Raffaele Caponetto – Frasi sull’Italia e gli Italiani
Berlusconi ha lasciato gli italiani in mutande ed in ginocchio; il suo successore è andato anche oltre.
Berlusconi ha lasciato gli italiani in mutande ed in ginocchio; il suo successore è andato anche oltre.
Ogni secolo ha le sue disgrazie. Guerre, peste, colera, disastri naturali; nel ventesimo secolo, in Europa, le più grandi ed odiose disgrazie sono state provocate da due maniaci con delirio di grandezza. A distanza di oltre mezzo secolo, la Germania ha leccato le sue ferite, è risorta, ed è una grande nazione. In Italia, ancora oggi, ne paghiamo le conseguenze. Prima dell’avvento del regime fascista eravamo tra le prime nazioni europee; adesso, come da tradizione, che gli ultimi saranno i primi ed i primi saranno gli ultimi siamo stati serviti a puntino.

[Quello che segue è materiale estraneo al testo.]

Design Top_1553B_APB, start of the top module:
module Top_1553B_APB
(
  APB_CLK,
  APB_RESETn,
  APB_RDATA,
  APB_READY,
  APB_SLVERR,
  APB_STRB,
  APB_PROT, 
  APB_ADDR,
  APB_ENABLE,
  APB_WRITE,
  APB_WDATA,
  APB_SEL,
  rx0_1553,
  tx0_1553,
  tx0_en,
  rx1_1553,
  tx1_1553,
  tx1_en
);
localparam DATAWIDTH = 32;
localparam APB_STRB_WIDTH = 8;
localparam REGSNUM = 8;
localparam REGS_ADDRWIDTH = 3;
input                               APB_CLK;
input                               APB_RESETn;
output [DATAWIDTH-1 : 0]            APB_RDATA;
output                              APB_READY;
output                              APB_SLVERR;
input  [APB_STRB_WIDTH-1 : 0]       APB_STRB;
input  [2 : 0]                      APB_PROT;
input  [DATAWIDTH-1 : 0]            APB_ADDR;
input                               APB_ENABLE;
input                               APB_WRITE;
input  [DATAWIDTH-1 : 0]            APB_WDATA;
input                               APB_SEL;
input     [1:0] rx0_1553;
output    [1:0] tx0_1553;
output    tx0_en;
input     [1:0] rx1_1553;
output    [1:0] tx1_1553;
output    tx1_en;
wire [DATAWIDTH*REGSNUM-1 : 0]    RegsDataOut;
wire [DATAWIDTH*REGSNUM-1 : 0]    RegsDataIn;
wire                              beWrdOut;
wire                              beReadOut;
wire [REGS_ADDRWIDTH-1 : 0]       RegsAddrOut;
APB_Slave_Interface#(
    .DATAWIDTH  (DATAWIDTH),
    .REGSNUM    (REGSNUM)
)APB_Inter_inst(
    .APB_CLK(APB_CLK),
    .APB_RESETn(APB_RESETn),
    .APB_RDATA(APB_RDATA),
    .APB_READY(APB_READY),
    .APB_SLVERR(APB_SLVERR),
    .APB_STRB(APB_STRB),
    .APB_PROT(APB_PROT), 
    .APB_ADDR(APB_ADDR),
    .APB_ENABLE(APB_ENABLE),
    .APB_WRITE(APB_WRITE),
    .APB_WDATA(APB_WDATA),
    .APB_SEL(APB_SEL),
    .RegsDataOut (RegsDataOut),
    .RegsDataIn  (RegsDataIn),
    .beWrdOut    (beWrdOut),
    .beReadOut   (beReadOut),
    .RegsAddrOut (RegsAddrOut)
);
wire [DATAWIDTH-1:0] rxreg_one_read;
  ...
Size: ~1700 flip-flops, about 120 I/O pins.
make LEC_CHECK=0 ABC_AREA=0 CAP_MARGIN=20 CELL_PAD_IN_SITES_DETAIL_PLACEMENT=0 CORE_MARGIN=2 CORE_UTILIZATION=72 CTS_CLUSTER_DIAMETER=380 CTS_CLUSTER_SIZE=20 GPL_ROUTABILITY_DRIVEN=0 GPL_TIMING_DRIVEN=1 MAX_ROUTING_LAYER=met5 MIN_ROUTING_LAYER=met1 PLACE_DENSITY_LB_ADDON=0.03 SETUP_SLACK_MARGIN=0.68 SLEW_MARGIN=20 finish   # period 2.33 ns
run.sh (not shown) runs the stock make flow with config.mk's settings and CLKGATE_MAP_FILE=.
The first run reached the layout checks and failed them: negative setup slack.
Edit:
Settings changed: ABC_AREA 0 to 1, CAP_MARGIN 20 to 0, CTS_CLUSTER_DIAMETER 380 to 346, CTS_CLUSTER_SIZE 20 to 15, PLACE_DENSITY set to 0.65, PLACE_DENSITY_LB_ADDON 0.03 to unset, SETUP_SLACK_MARGIN 0.68 to -0.15.
Result: The changed run finished but failed the layout checks on negative setup slack; register-to-register slack is better by 470 ps; sequential share of layout area falls by 0.52 points; setup slack improved by 470 ps; count of clock-buffer cells in the layout is higher by 35; power went up by about a fifth; core utilization came out lower by 3.5 points; flip-flop count does not change; hold slack improves by 200 ps.

* * *

Setup of run 1:
Top_1553B_APB again, from the RTL that the note above started with.
==> flow/config.mk <==
export PLATFORM = sky130hd
export DESIGN_NAME = Top_1553B_APB
export DESIGN_NICKNAME = Top_1553B_APB
export VERILOG_FILES = /design/flow/design.v
export SDC_FILE = /design/flow/constraint.sdc
export NUM_CORES = 4
export LEC_CHECK = 0
export ABC_AREA = 0
export CAP_MARGIN = 20
export CELL_PAD_IN_SITES_DETAIL_PLACEMENT = 0
export CORE_MARGIN = 2
export CORE_UTILIZATION = 72
export CTS_CLUSTER_SIZE = 20
export GPL_ROUTABILITY_DRIVEN = 0
export GPL_TIMING_DRIVEN = 1
export MAX_ROUTING_LAYER = met5
export MIN_ROUTING_LAYER = met1
export PLACE_DENSITY = 0.38
export SETUP_SLACK_MARGIN = -0.21
export SLEW_MARGIN = 20
==> flow/constraint.sdc <==
create_clock -name core_clock -period 2.33 [get_ports {APB_CLK}]
set_input_delay 0.4660 -clock core_clock [delete_from_list [all_inputs] [get_ports {APB_CLK}]]
set_output_delay 0.4660 -clock core_clock [all_outputs]
set_load 0.01 [all_outputs]
Ran to the end and failed final checks on negative setup slack: run 1.
Changes in run 2 relative to run 1:
# run 1
export LEC_CHECK = 0
export ABC_AREA = 0
export CAP_MARGIN = 20
export CELL_PAD_IN_SITES_DETAIL_PLACEMENT = 0
export CORE_MARGIN = 2
export CORE_UTILIZATION = 72
export CTS_CLUSTER_SIZE = 20
export GPL_ROUTABILITY_DRIVEN = 0
export GPL_TIMING_DRIVEN = 1
export MAX_ROUTING_LAYER = met5
export MIN_ROUTING_LAYER = met1
export PLACE_DENSITY = 0.38
export SETUP_SLACK_MARGIN = -0.21
export SLEW_MARGIN = 20
create_clock -name core_clock -period 2.33 [get_ports {APB_CLK}]
# run 2
export LEC_CHECK = 0
export CAP_MARGIN = 20
export CORE_MARGIN = 2
export CORE_UTILIZATION = 71
export CTS_CLUSTER_SIZE = 46
export PLACE_DENSITY_LB_ADDON = 0.0
export SETUP_SLACK_MARGIN = 0.66
export SLEW_MARGIN = 20
export TNS_END_PERCENT = 70
create_clock -name core_clock -period 2.33 [get_ports {APB_CLK}]
Findings:
- Ran to the end and failed final checks on negative setup slack: run 2.
- Changes observed in run 2 relative to run 1: placement-stage cell area +about 0.8%; final routed wirelength across all metal layers has increased; peak supply drop shows an increase of 18%.
- Top layer used by detailed routing = met4: run 1; top layer used by detailed routing = met5: run 2
- When run 2 is set beside run 1, its cell count turns out to be 4.3% larger.
- Going from run 1 to run 2, via count up about 17%; global-route usage up 7.5 points; final period demand of the worst path up 0.34 ns.
Changes in run 3 relative to run 2:
# run 2
export LEC_CHECK = 0
export CAP_MARGIN = 20
export CORE_MARGIN = 2
export CORE_UTILIZATION = 71
export CTS_CLUSTER_SIZE = 46
export PLACE_DENSITY_LB_ADDON = 0.0
export SETUP_SLACK_MARGIN = 0.66
export SLEW_MARGIN = 20
export TNS_END_PERCENT = 70
create_clock -name core_clock -period 2.33 [get_ports {APB_CLK}]
# run 3
export LEC_CHECK = 0
export CAP_MARGIN = 20
export CORE_MARGIN = 2
export CORE_UTILIZATION = 57
export SLEW_MARGIN = 20
create_clock -name core_clock -period 5.25 [get_ports {APB_CLK}]
==> comparison <==
Of run 2 and run 3, just one finished clean: run 3.
From run 2 to run 3 the numbers moved as follows: critical path's largest stage delay fell 0.05 ns; met1 capacity usage during global routing fell 21 points.
Compared with run 2, in run 3 chip height moved up, total of flip-flops plus latches after synthesis level, share of the clock period used by the worst path after layout moved down, clock group share of total power moved up, signed area change from the synthesized netlist to the final layout moved down.
When run 3 is set beside run 2, its fraction of standard cell area that is sequential turns out to be 5.8 points larger.
Uppermost metal layer occupied by signal nets: met4 -> run 3, met5 -> run 2
Maximum number of pins on one net before global-route repair: higher on run 2
Multi-input logic portion of the cell area in run 3 vs run 2: down 0.20 points
Compared run 3 vs run 2, and combinational group share of total power is down in run 3.
Input-level comparison between run 4 and run 3:
# run 3
export LEC_CHECK = 0
export CAP_MARGIN = 20
export CORE_MARGIN = 2
export CORE_UTILIZATION = 57
export SLEW_MARGIN = 20
create_clock -name core_clock -period 5.25 [get_ports {APB_CLK}]
# run 4
export LEC_CHECK = 0
export CAP_MARGIN = 20
export CORE_MARGIN = 2
export CORE_UTILIZATION = 70
export CTS_CLUSTER_SIZE = 17
export SLEW_MARGIN = 20
create_clock -name core_clock -period 2.49 [get_ports {APB_CLK}]
==> comparison <==
Run 4 finished all stages; layout check result: FAIL, due to negative setup slack.
[compare] base=run 3 new=run 4: clock-buffer cell count moved up, minimum setup slack after placement moved down, data arrival time of the worst path moved down, met3 track demand over resource in global routing moved up.
From run 3 to run 4 the numbers moved as follows: end-of-flow core utilization higher, final instance area went up by 2300 µm², final tally of setup violations +6.
### run 4 -> run 5
# run 4
export LEC_CHECK = 0
export CAP_MARGIN = 20
export CORE_MARGIN = 2
export CORE_UTILIZATION = 70
export CTS_CLUSTER_SIZE = 17
export SLEW_MARGIN = 20
create_clock -name core_clock -period 2.49 [get_ports {APB_CLK}]
# run 5
export LEC_CHECK = 0
export CAP_MARGIN = 20
export CORE_MARGIN = 2
export CORE_UTILIZATION = 40
export SLEW_MARGIN = 20
create_clock -name core_clock -period 4.19 [get_ports {APB_CLK}]
## What came out
- Run 5 does worse than run 4 on worst hold slack.
- Re multi-input logic area: run 4 was higher than run 5.
- Net switching share of the total power (lower): run 4
- As far as xor and xnor fraction of the mapped netlist area is concerned, run 5 and run 4 perform about the same.
- Clock period minus worst slack: run 5 worse than run 4
- Run 5 finished every stage and its layout cleared the timing, DRC and antenna checks.
- Run comparison: run 4 cell with the biggest individual delay on the critical path sky130_fd_sc_hd__dfrtp_1; run 5 cell with the biggest individual delay on the critical path sky130_fd_sc_hd__nand3_1
- Maximum frequency, run 5 vs run 4: down by more than a quarter
What run 6 does differently from run 5 at the input level:
# run 5
export LEC_CHECK = 0
export CAP_MARGIN = 20
export CORE_MARGIN = 2
export CORE_UTILIZATION = 40
export SLEW_MARGIN = 20
create_clock -name core_clock -period 4.19 [get_ports {APB_CLK}]
# run 6
export LEC_CHECK = 0
export CAP_MARGIN = 20
export CORE_MARGIN = 2
export CORE_UTILIZATION = 72
export MAX_ROUTING_LAYER = met4
export SLEW_MARGIN = 20
create_clock -name core_clock -period 7.19 [get_ports {APB_CLK}]
Notes after the runs:
Of run 5 and run 6, the run reporting the higher number of well taps was run 5.
The flip-flop and latch share of the layout cell area in run 6 sits 1.9 points above the value recorded for run 5.
The worst hold slack across all endpoints of run 6 is higher than that of run 5.
Buffering overhead (lower): run 6
Run 5 -> run 6: area of all placed cells without fillers decreased by a few percent
Power is estimated from default activity; no workload was simulated.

Alla luce di quello che succede nel nostro paese non andrebbe rivista solo la costituzione ma anche qualche sacro comandamento. Ad esempio il quinto, non ammazzare forse andrebbe cambiato in: non ammazzarti.
Mia madre,la cascata delle Marmore.Mio padre,”Stretto” nel mare fra coppola ed onore.Il mio primo respiro,dove il sugo non si cuoce.Indosso lo Stivale come fosse mocassino.
Nell’arco di una vita, per quanto lunga sia, ci sono solo pochi attimi di felicità.
In Italia re, papi e dittatori hanno lasciato grandi opere che li ricordassero. Palazzi, castelli, opere d’arte, ponti, chiese, strade e piazze. I dittatori di oggi non sono da meno di quelli del passato, anche loro lasceranno grandi opere, ospedali, impianti sportivi, ponti, strade… tutte incompiute.
Lamentarsi non serve ad altro che ad allargare la fossa nella quale siamo finiti, ora è giunto il momento di agire, uniti dobbiamo formare una rete umana per uscirne e riprenderci il nostro futuro.